**What you should do**
Every line below between the line holding "met2: 123 / 0.395 / 0.47" and the line holding "stage / hold", inclusive, should be repeated exactly, and all other lines omitted.

[Extracted data entries]
===== src/rtl/lsf_rbin_sender.sv =====
// Transmit side of the LSF r-bin histogram interface: turns MDT hits into left/right
// r-bin pairs and sequences one theta slice (clear, stream, drain, done).
module lsf_rbin_sender #(
    parameter int RBINS        = 128,
    parameter int RBIN_WIDTH   = 8,
    parameter int R_WIDTH      = 12,
    parameter int D_WIDTH      = 10,
    parameter int R_OFFSET     = 1024,
    parameter int BIN_SHIFT    = 4,
    parameter int DRAIN_CYCLES = 3,
    parameter int MAX_HITS     = 15
) (
    input  logic                  clk,
    input  logic                  rst,
    input  logic                  slice_start,
    input  logic                  hit_valid,
    output logic                  hit_ready,
    input  logic [R_WIDTH-1:0]    hit_r,
    input  logic [D_WIDTH-1:0]    hit_drift,
    input  logic                  hit_last,
    output logic [RBIN_WIDTH-1:0] r_bin_0,
    output logic [RBIN_WIDTH-1:0] r_bin_1,
    output logic                  r_bin_vld,
    output logic                  enable_V,
    output logic                  reset_rbins,
    output logic                  slice_done,
    output logic [3:0]            hit_count,
    output logic                  overflow,
    output logic                  start_err,
    output logic                  busy
);

    localparam int XW = R_WIDTH + 2;
    localparam int SW = XW + 1;
    localparam logic signed [SW-1:0]   OFFS      = SW'(R_OFFSET);
    localparam logic signed [SW-1:0]   NBINS     = SW'(RBINS);
    localparam logic [RBIN_WIDTH-1:0]  BIN_INV   = {1'b1, {(RBIN_WIDTH-1){1'b0}}};
    localparam logic [3:0]             CAP       = 4'(MAX_HITS);
    localparam logic [7:0]             DRAIN_END = 8'(DRAIN_CYCLES + 1);

    typedef enum logic [2:0] {StIdle, StClear, StStream, StDrain, StDone} state_e;

    state_e                  state_q, state_d;
    logic [7:0]              drain_q, drain_d;
    logic [3:0]              cnt_q, cnt_d;
    logic                    ovf_q, ovf_d;
    logic                    s1_vld_q, s1_vld_d;
    logic signed [XW-1:0]    lo_q, lo_d, hi_q, hi_d;
    logic [RBIN_WIDTH-1:0]   bin0_q, bin0_d, bin1_q, bin1_d;
    logic                    vld_q, vld_d;
    logic                    start_err_q, start_err_d;
    logic                    hit_ready_q, hit_ready_d;
    logic                    enable_q, enable_d;
    logic                    clear_q, clear_d;
    logic                    done_q, done_d;
    logic                    busy_q, busy_d;

    logic                    accept;
    logic signed [XW-1:0]    r_ext, d_ext;
    logic [RBIN_WIDTH-1:0]   b0, b1;

    function automatic logic [RBIN_WIDTH-1:0] to_bin(input logic signed [XW-1:0] x);
        logic signed [SW-1:0] s;
        logic signed [SW-1:0] b;
        s = $signed({x[XW-1], x}) + OFFS;
        b = s >>> BIN_SHIFT;
        if (b >= 0 && b < NBINS) begin
            to_bin = {1'b0, b[RBIN_WIDTH-2:0]};
        end else begin
            to_bin = BIN_INV;
        end
    endfunction

    assign accept = hit_valid & hit_ready_q;
    assign r_ext  = {{2{hit_r[R_WIDTH-1]}}, hit_r};
    assign d_ext  = {{(XW-D_WIDTH){1'b0}}, hit_drift};
    assign b0     = to_bin(lo_q);
    assign b1     = to_bin(hi_q);

    always_comb begin
        state_d     = state_q;
        drain_d     = drain_q;
        cnt_d       = cnt_q;
        ovf_d       = ovf_q;
        s1_vld_d    = 1'b0;
        lo_d        = lo_q;
        hi_d        = hi_q;
        start_err_d = slice_start && (state_q != StIdle);

        case (state_q)
            StIdle: begin
                if (slice_start) begin
                    state_d = StClear;
                    cnt_d   = 4'd0;
                    ovf_d   = 1'b0;
                end
            end
            StClear:  state_d = StStream;
            StStream: begin
                if (accept && hit_last) begin
                    state_d = StDrain;
                    drain_d = 8'd0;
                end
            end
            StDrain: begin
                if (drain_q == DRAIN_END) begin
                    state_d = StDone;
                end else begin
                    drain_d = drain_q + 8'd1;
                end
            end
            StDone:   state_d = StIdle;
            default:  state_d = StIdle;
        endcase

        // Hits past the cap are consumed silently so the 4-bit bin counters never wrap.
        if (accept) begin
            if (cnt_q == CAP) begin
                ovf_d = 1'b1;
            end else begin
                cnt_d    = cnt_q + 4'd1;
                s1_vld_d = 1'b1;
                lo_d     = r_ext - d_ext;
                hi_d     = r_ext + d_ext;
            end
        end

        vld_d  = s1_vld_q;
        bin0_d = BIN_INV;
        bin1_d = BIN_INV;
        if (s1_vld_q) begin
            bin0_d = b0;
            // The accumulator adds once per index per cycle, so a coincident pair counts once.
            bin1_d = (!b0[RBIN_WIDTH-1] && (b0 == b1)) ? BIN_INV : b1;
        end

        hit_ready_d = (state_d == StStream);
        enable_d    = (state_d == StStream) || (state_d == StDrain) || (state_d == StDone);
        clear_d     = (state_d == StClear);
        done_d      = (state_d == StDone);
        busy_d      = (state_d != StIdle);
    end

    always_ff @(posedge clk) begin
        if (rst) begin
            state_q     <= StIdle;
            drain_q     <= 8'd0;
            cnt_q       <= 4'd0;
            ovf_q       <= 1'b0;
            s1_vld_q    <= 1'b0;
            lo_q        <= '0;
            hi_q        <= '0;
            bin0_q      <= BIN_INV;
            bin1_q      <= BIN_INV;
            vld_q       <= 1'b0;
            start_err_q <= 1'b0;
            hit_ready_q <= 1'b0;
            enable_q    <= 1'b0;
            clear_q     <= 1'b0;
            done_q      <= 1'b0;
            busy_q      <= 1'b0;
        end else begin
            state_q     <= state_d;
            drain_q     <= drain_d;
            cnt_q       <= cnt_d;
            ovf_q       <= ovf_d;
            s1_vld_q    <= s1_vld_d;
            lo_q        <= lo_d;
            hi_q        <= hi_d;
            bin0_q      <= bin0_d;
            bin1_q      <= bin1_d;
            vld_q       <= vld_d;
            start_err_q <= start_err_d;
            hit_ready_q <= hit_ready_d;
            enable_q    <= enable_d;
            clear_q     <= clear_d;
            done_q      <= done_d;
            busy_q      <= busy_d;
        end
    end

    assign hit_ready   = hit_ready_q;
    assign r_bin_0     = bin0_q;
    assign r_bin_1     = bin1_q;
    assign r_bin_vld   = vld_q;
    assign enable_V    = enable_q;
    assign reset_rbins = clear_q;
    assign slice_done  = done_q;
    assign hit_count   = cnt_q;
    assign overflow    = ovf_q;
    assign start_err   = start_err_q;
    assign busy        = busy_q;

endmodule


===== config.mk =====
export PLATFORM = sky130hd
export DESIGN_NAME = lsf_rbin_sender
export DESIGN_NICKNAME = d
export VERILOG_FILES = /design/src/rtl/lsf_rbin_sender.sv
export SDC_FILE = /design/constraint.sdc
export NUM_CORES = 1
export LEC_CHECK = 0
export ABC_AREA = 1
export CORE_MARGIN = 4
export CORE_UTILIZATION = 54
export DETAILED_ROUTE_END_ITERATION = 16
export GPL_ROUTABILITY_DRIVEN = 0
export GPL_TIMING_DRIVEN = 1
export HOLD_SLACK_MARGIN = 0.08
export PLACE_DENSITY = 0.81
export SLEW_MARGIN = 15
export SYNTH_ARGS = -nofsm -noshare
export SYNTH_HDL_FRONTEND = slang
export SYNTH_SLANG_ARGS = --single-unit

===== constraint.sdc =====
create_clock -name clk -period 2.4 [get_ports clk]
set_clock_uncertainty 0.2 [all_clocks]
set_input_delay 0.48 -clock clk [delete_from_list [all_inputs] [get_ports clk]]
set_output_delay 0.48 -clock clk [all_outputs]
set_load 0.01 [all_outputs]

### Word-level counts from Yosys, hierarchy flattened

Index checks and enable logic that the tools add are counted.

| cells by class | value |
|---|---|
| add/subtract/negate cells | 6 |
| bitwise operators | 4 |
| mux-type cells | 18 |
| reductions and logical operators | 17 |
| magnitude comparators | 4 |
| equality and inequality tests | 12 |

Operator list:

| cell | number |
|---|---|
| $mux W8 | 4 |
| $add A13 B12 Y14 const B | 2 |
| $ge A10 B1 Y1 const B | 2 |
| $lt A10 B9 Y1 const B | 2 |
| $mux W4 | 4 |
| $pmux W8 S2 | 1 |
| $add A12 B11 Y13 | 1 |
| $sub A12 B11 Y13 | 1 |
| $eq A3 B2 Y1 const B | 4 |
| $pmux W3 S4 | 1 |
| $mux W3 | 3 |
| $add A8 B1 Y8 const B | 1 |
| $eq A8 B3 Y1 const B | 1 |
| $eq A8 B8 Y1 | 1 |
| $eq A3 B1 Y1 const B | 2 |
| $reduce_bool A3 Y1 | 2 |
| $logic_and A1 B1 Y1 | 5 |
| $mux W1 | 5 |
| $add A4 B1 Y4 const B | 1 |
| $eq A4 B4 Y1 const B | 1 |
| $ne A2 B2 Y1 const B | 2 |
| $reduce_or A2 Y1 | 2 |
| $eq A3 B3 Y1 const B | 1 |
| $logic_not A3 Y1 | 1 |
| 8 further kinds | 11 |

| storage, ports and cells | value |
|---|---|
| input bits | 27 |
| output and inout port bits | 28 |
| flip-flop bits (word level) | 66 |
| logic and storage cells | 77 |

### Longest topological paths before layout

Gate-level depths: netlist of run 1.

| logic depth | value |
|---|---|
| depth in word-level cells | 7 |
| gate-level depth with buffers | 14 |
| mapped depth without buffers | 13 |

### Worst setup path before layout of run 1

No wires, ideal clock.

| path | value |
|---|---|
| path kind | input-to-reg |
| start | in hit_drift[4] |
| end | reg hi_q[9] |
| path buffers | 1 |
| data required time | 2.091 ns |
| library setup time | 0.109 ns |
| slack | 0.496 ns |
| data arrival time | 1.595 ns |
| stages on the path | 14 |
| cell sequence | inv_1 ha_1 buf_2 inv_1 nand2_1 nand2_1 a21oi_1 o21ai_2 nand2_1 nand2_1 nand2_1 nand3_1 nand2_1 inv_1 |

| on the way | value |
|---|---|
| cells in the longest elaborated chain, start to end | 1 |

Ends and longest elaborated chain:

| item | line | source |
|---|---|---|
| start, declared | 19 | `input logic [D_WIDTH-1:0] hit_drift,` |
| $add A12 B11 Y13 | 124 | `hi_d = r_ext + d_ext;` |
| end signal, assigned | 169 | `hi_q <= hi_d;` |
| end, declared | 48 | `logic signed [XW-1:0] lo_q, lo_d, hi_q, hi_d;` |

No other way between the ends.
A chain may end at the register's enable or synchronous reset.

### Worst setup path after layout of run 1

Ends and elaborated chain as after synthesis.

==> results of run 1 <==
==> sequential cells by signal (all words and copies together) (netlist names) <==
register     cells
r_bin_1          8
busy             1
r_bin_0          8
hit_count        4
lo_q             9
reset_rbins      1
start_err        1
hit_ready        1
state_q          3
drain_q          8
s1_vld_q         1
slice_done       1
hi_q             9
enable_V         1
r_bin_vld        1
overflow         1
==> synthesized netlist by cell type, types with 5 or more instances <==
library cell	n
nand4_1	8
ha_1	25
inv_1	70
o21ai_1	8
xor2_1	5
nor2_2	7
nand2_1	109
dfxtp_1	58
o21ai_0	20
a21oi_1	33
inv_2	8
nand2_2	5
nor2_1	49
nand3_1	40
nor3_1	8
==> cell families (layout without fill, tap and decap cells) <==
family | after synthesis | in the layout | synth area share
adder cells (fa/ha/maj) | 25 | 25 | 0.0929
buffers and inverters | 87 | 182 | 0.104
AND/OR/NAND/NOR | 236 | 236 | 0.315
AO/OA/AOI/OAI | 75 | 75 | 0.125
XOR/XNOR | 7 | 7 | 0.0182
flip-flops | 58 | 58 | 0.345
==> metal layers <==
metal	wire [µm]	share of wire
met5	0	0
met4	398	0.048
met3	456	0.055
met2	3920	0.48
met1	3450	0.42
==> area by class of cell <==
class	count	area [µm²]
inverter	80	304
clock inverter	2	35.0
fill	475	1590
clock buffer	14	163
sequential	58	1160
timing repair buffer	86	781
multi-input combinational	343	1870
tap	75	93.8
==> per-stage QoR <==
step                      total power, mW   util  TNS (ns)  setup slack [ns]  hold WS [ns]
after floorplan                      1.32      -         0             0.496         0.243
after global placement               1.51  0.701    -0.900            -0.202         0.254
after detailed placement             1.53  0.701     -1.65            -0.251         0.275
after CTS                            2.42  0.734         0            0.0889         0.283
after global routing                 2.53  0.735         0          0.000866         0.294
final                                2.41  0.735         0             0.147         0.282
==> worst min-delay path: stages (launching register included) <==
cell	delay [ns]
dfxtp_1	0.32
inv_1	0.08
nor2_2	0.04
==> final timing paths <==
kind | start | slack, ns | cells after the start | endpoint
worst min-delay path | hi_q[4]$_SDFFE_PP0P_ | 0.28 | 2 | r_bin_1[0]$_SDFF_PP0_
worst min register to register | hi_q[4]$_SDFFE_PP0P_ | 0.28 | 2 | r_bin_1[0]$_SDFF_PP0_
worst max register to register | hi_q[10]$_SDFFE_PP0P_ | 0.42 | 10 | r_bin_1[3]$_SDFF_PP0_
worst max-delay path | hit_drift[4] | 0.15 | 14 | hi_q[9]$_SDFFE_PP0P_
==> power groups by stage <==
stage                     Combinational (mW)  Sequential [mW]  Clock, mW
after global routing                   0.564             1.01      0.960
after floorplan                        0.291             1.03          0
after CTS                              0.503             1.01      0.907
final                                  0.509             1.01      0.891
after global placement                 0.487             1.03          0
after detailed placement               0.499             1.03          0
==> metrics.yaml, run 1 <==
run_status: "complete, no violations"
num_vias: 3367
hold_buffers: 0
clockBufferDepth: 2
synthArstFlopShare: 0
vias_per_cell: 5.12
yosysTopAreaCell: "dfxtp_1"
grt_max_degree: 17
cts_resized: 0
synth_area_mm2: 0.00337
synth_ff_type: "dfxtp_1"
peakVddDrop_mv: 0.424
finalWirelength_um: 8230
met3_usage: 0.0577
htreeDepth: 3
cts-root-buf: "clkbuf_8"
areaGrowthSynthToFinish_pct: 30.7
wl_per_cell_um: 12.5
top_usage_layer: "met2"
syn_area_per_cell_um2: 6.90
synth_edf_count: 0
mostFrequentLayoutCell: "nand2_1"
grt_pass1_wl_um: 13900
io_pins: 55
power.internal_mw: 1.75
hpwl_um: 6640
clkLatencyLatePin_ns: 0.34
synthDistinctLibCells: 37
hp-class: "flip-flop to flip-flop"
final_cell_mix: "nand2_1, inv_1, dfxtp_1"
worst_slew_pin_slew_ns: 0.411
path_class: "input pin to flip-flop"
cp-end-kind: "flip-flop"
cp_top_family: "buffers and inverters"
row_count: 28
final_cells: 658
cp-start-kind: "input pin"
drtIter0Drc: 133
antenna_cells: 0
slowest_delay_ns: 0.48
grt_use_met1: 0.261
dieHeight_um: 87.0
antenna_found_initial: 0
globalRouteMet2Util: 0.400
initial_utilization: 0.562
crit_fanout: 6
cts_num_sinks: 58
comb_power_share: 0.212
finalCriticalPeriod_ns: 2.25
first_global_vias: 3275
p_leak_nw: 2.02
port_buffers: 54
hold_viol: 0
synth_top_area_share: 0.345
maxSlewViolCount: 0
syn_inst: 488
globalRoute.totalOverflow: 0
ant_nets: 0
crit_chain: "clkdlybuf4s50_1 > inv_1 > ha_1 > inv_1 > nand2_1 > nand2_1 > a21oi_1 > o21ai_2 > nand2_1 > nand2_1 > nand2_1 > nand3_1 > nand2_1 > inv_1"
synth_area_leaders: "dfxtp_1, nand2_1, ha_1, inv_1, nand3_1"
yosysSeqAreaShare: 0.345
cts_buffers: 9
grt_util_all_layers: 0.232
setup_viol: 0
post-route-cell-area_mm2: 0.00440
die_area_mm2: 0.00756
cpMostUsedCell: "nand2_1"
drc_errors: 0
syn_nets: 540
critPathSlowestCell: "clkdlybuf4s50_1"
rsz0062_at_grt: "false"
cts_tree: "yes"
numPlacedInstances: 642
finalCritPeriodShare: 0.939
timing.fmax_mhz: 444
dieWidth_um: 87.0
cp.arrival_ns: 2.29
p_sw_frac: 0.274
synth-warning-count: 0
core_mm2: 0.00599
placed_area_mm2: 0.00420
power-per-cell-area_mw_per_mm2: 547
drive_above_1_share: 0.144
p_seq_frac: 0.418
first_pass_iters: 5
pwr-share-clk: 0.370
cap_violations: 0
required_ns: 2.44
ys_ff_latch: 58
nets: 630
cp.buffers_inverters: 4
p_sw_uw: 660
slew_headroom: 0.726
clk_pin_slew_ns: 0.06
post-cts-setup-buffers: 0
Note: power is estimated with default switching activity, not from simulation.
==> run 2: changes to the inputs <==
--- a/config.mk
+++ b/config.mk
@@ -8,6 +8,7 @@
 export ABC_AREA = 1
 export CORE_MARGIN = 4
 export CORE_UTILIZATION = 54
+export CTS_BUF_LIST = sky130_fd_sc_hd__clkbuf_4 sky130_fd_sc_hd__clkbuf_8 sky130_fd_sc_hd__clkbuf_16
 export DETAILED_ROUTE_END_ITERATION = 16
 export GPL_ROUTABILITY_DRIVEN = 0
 export GPL_TIMING_DRIVEN = 1
==> metrics.yaml, run 2 (same netlist as run 1, synthesis figures left out) <==
cpMostUsedCell: "nand2_1"
cp-end-kind: "flip-flop"
antenna_found_initial: 0  # unchanged
drive_above_1_share: 0.149  # +0.00515
drc_errors: 0  # unchanged
peakVddDrop_mv: 0.429  # +1.2%
finalCritPeriodShare: 0.939  # about the same
hpwl_um: 6640  # unchanged
multiInputGateArea_mm2: 0.00187  # unchanged
grt_util_all_layers: 0.232  # +0.000394
grt_pass1_wl_um: 13900  # +0.14%
crit_chain: "clkdlybuf4s50_1 > inv_1 > ha_1 > inv_1 > nand2_1 > nand2_1 > a21oi_1 > o21ai_2 > nand2_1 > nand2_1 > nand2_1 > nand3_1 > nand2_1 > inv_1"
htreeDepth: 3  # unchanged
r2r-end: "r_bin_1[3]$_SDFF_PP0_"
worst_slew_pin_slew_ns: 0.409  # -0.00131 ns
p_leak_nw: 2.03  # +0.51%
cp-start-kind: "input pin"
hold_viol: 0  # unchanged
maxSlewViolCount: 0  # unchanged
setup_slack_ns: 0.148  # +0.000928 ns
crit_path_end: "hi_q[9]$_SDFFE_PP0P_"
timing.fmax_mhz: 444  # about the same
grt_max_degree: 17  # unchanged
pre_cts_ws_ns: -0.251  # unchanged
cts-root-buf: "clkbuf_8"
finalWirelength_um: 8220  # about the same
run_status: "complete, no violations"
dieHeight_um: 87.0  # unchanged
slowest_delay_ns: 0.48  # about the same
largestRegisters: "hi_q (9), lo_q (9)"
slew_headroom: 0.727  # +0.000876
ff2ff_setup_slack_ns: 0.43  # about the same
drtIter0Drc: 160  # +20%
port_buffers: 54  # unchanged
first_pass_iters: 5  # unchanged
vias_per_cell: 5.12  # +0.15%
cap_violations: 0  # unchanged
nets: 630  # unchanged
post-cts-setup-buffers: 0  # unchanged
setup_viol: 0  # unchanged
mostFrequentLayoutCell: "nand2_1"
seq_area_mm2: 0.00116  # unchanged
path_class: "input pin to flip-flop"
r2r-start: "hi_q[10]$_SDFFE_PP0P_"
required_ns: 2.43  # about the same
cts_num_sinks: 58  # unchanged
ff2ff_path_depth: 9  # -1
initial_utilization: 0.562  # unchanged
core_mm2: 0.00599  # unchanged
crit_fanout: 6  # unchanged
globalRoute.totalOverflow: 0  # unchanged
p_total_mw: 2.44  # +1.2%
io_pins: 55  # unchanged
startpoint: "hit_drift[4]"
cp.arrival_ns: 2.28  # about the same
clk_pin_slew_ns: 0.06  # about the same
cts_tree: "yes"
finalCriticalPeriod_ns: 2.25  # -0.000928 ns
critPathSlowestCell: "clkdlybuf4s50_1"
num_vias: 3372  # +0.15%
power-per-cell-area_mw_per_mm2: 552  # +0.98%
antenna_cells: 0  # unchanged
clockBufferDepth: 2  # unchanged
fill_cells: 473  # -0.42%
ant_nets: 0  # unchanged
wl_per_cell_um: 12.5  # about the same
first_global_vias: 3280  # +0.15%
clkLatencyLatePin_ns: 0.33  # about the same
hp-class: "flip-flop to flip-flop"
die_area_mm2: 0.00756  # unchanged
areaGrowthSynthToFinish_pct: 31.1
final_cell_mix: "nand2_1, inv_1, dfxtp_1"
dieWidth_um: 87.0  # unchanged
cts_buffers: 9  # unchanged
row_count: 28  # unchanged
rsz0062_at_grt: "false"
-- run 2: worst min-delay path by stage --
| stage | end | from | slack (ns) | cells after the start |
|---|---|---|---|---|
| 2_1_floorplan | r_bin_0[2]$_SDFF_PP0_ | lo_q[6]$_SDFFE_PP0P_ | 0.24 | 2 |
| 3_3_place_gp | overflow$_SDFF_PP0_ | overflow$_SDFF_PP0_ | 0.25 | 2 |
| 3_5_place_dp | drain_q[6]$_SDFFE_PP0P_ | drain_q[6]$_SDFFE_PP0P_ | 0.27 | 2 |
| 4_1_cts | r_bin_1[0]$_SDFF_PP0_ | hi_q[4]$_SDFFE_PP0P_ | 0.28 | 2 |
| 5_1_grt | r_bin_1[0]$_SDFF_PP0_ | hi_q[4]$_SDFFE_PP0P_ | 0.29 | 2 |
| 6_report | r_bin_1[0]$_SDFF_PP0_ | hi_q[4]$_SDFFE_PP0P_ | 0.28 | 2 |
-- run 2: area by class of cell --
| cell class | instances | area share |
|---|---|---|
| multi-input combinational | 343 | 0.423 |
| inverter | 80 | 0.0689 |
| tap | 75 | 0.0213 |
| clock buffer | 14 | 0.0394 |
| clock inverter | 2 | 0.00794 |
| sequential | 58 | 0.263 |
| timing repair buffer | 86 | 0.177 |
-- run 2: routing by layer --
metal / up-vias / GRT usage / part of all wire
li1: 1740 / - / -
met2: 123 / 0.395 / 0.47
met4: 0 / 0.129 / 0.051
met1: 1471 / 0.265 / 0.42
met5: - / 0 / 0
met3: 38 / 0.0577 / 0.052
-- run 2: power breakdown --
| part | switching (mW) | leakage (nW) | internal, mW |
|---|---|---|---|
| clock network | 0.351 | 0.111 | 0.569 |
| logic | 0.288 | 1.45 | 0.222 |
| registers | 0.0171 | 0.470 | 0.989 |
-- run 2: metrics by stage --
stage / hold WS [ns] / cell area (µm²) / util / cells / setup TNS (ns)
floorplan: 0.243 / 3370 / - / 488 / 0
global placement: 0.254 / 4200 / 0.701 / 642 / -0.900
detailed placement: 0.275 / 4200 / 0.701 / 642 / -1.65
CTS: 0.283 / 4410 / 0.736 / 658 / 0
global route: 0.294 / 4410 / 0.737 / 658 / 0
finish: 0.281 / 4410 / 0.737 / 658 / 0
-- run 2: critical path, delay by kind of cell --
family | cells | cell delay, ns
adder cells (fa/ha/maj) | 1 | 0.37
buffers and inverters | 4 | 0.66
AO/OA/AOI/OAI | 2 | 0.26
AND/OR/NAND/NOR | 7 | 0.51
-- run 2: timing repair --
item | 4_1_cts | 5_1_grt
setup endpoints to repair | 0 | 3
hold buffers | 0 | 0
hold endpoints to repair | 0 | 0
gates resized for setup | 0 | 4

**Solution below**
met2: 123 / 0.395 / 0.47
met4: 0 / 0.129 / 0.051
met1: 1471 / 0.265 / 0.42
met5: - / 0 / 0
met3: 38 / 0.0577 / 0.052
-- run 2: power breakdown --
| part | switching (mW) | leakage (nW) | internal, mW |
|---|---|---|---|
| clock network | 0.351 | 0.111 | 0.569 |
| logic | 0.288 | 1.45 | 0.222 |
| registers | 0.0171 | 0.470 | 0.989 |
-- run 2: metrics by stage --
stage / hold WS [ns] / cell area (µm²) / util / cells / setup TNS (ns)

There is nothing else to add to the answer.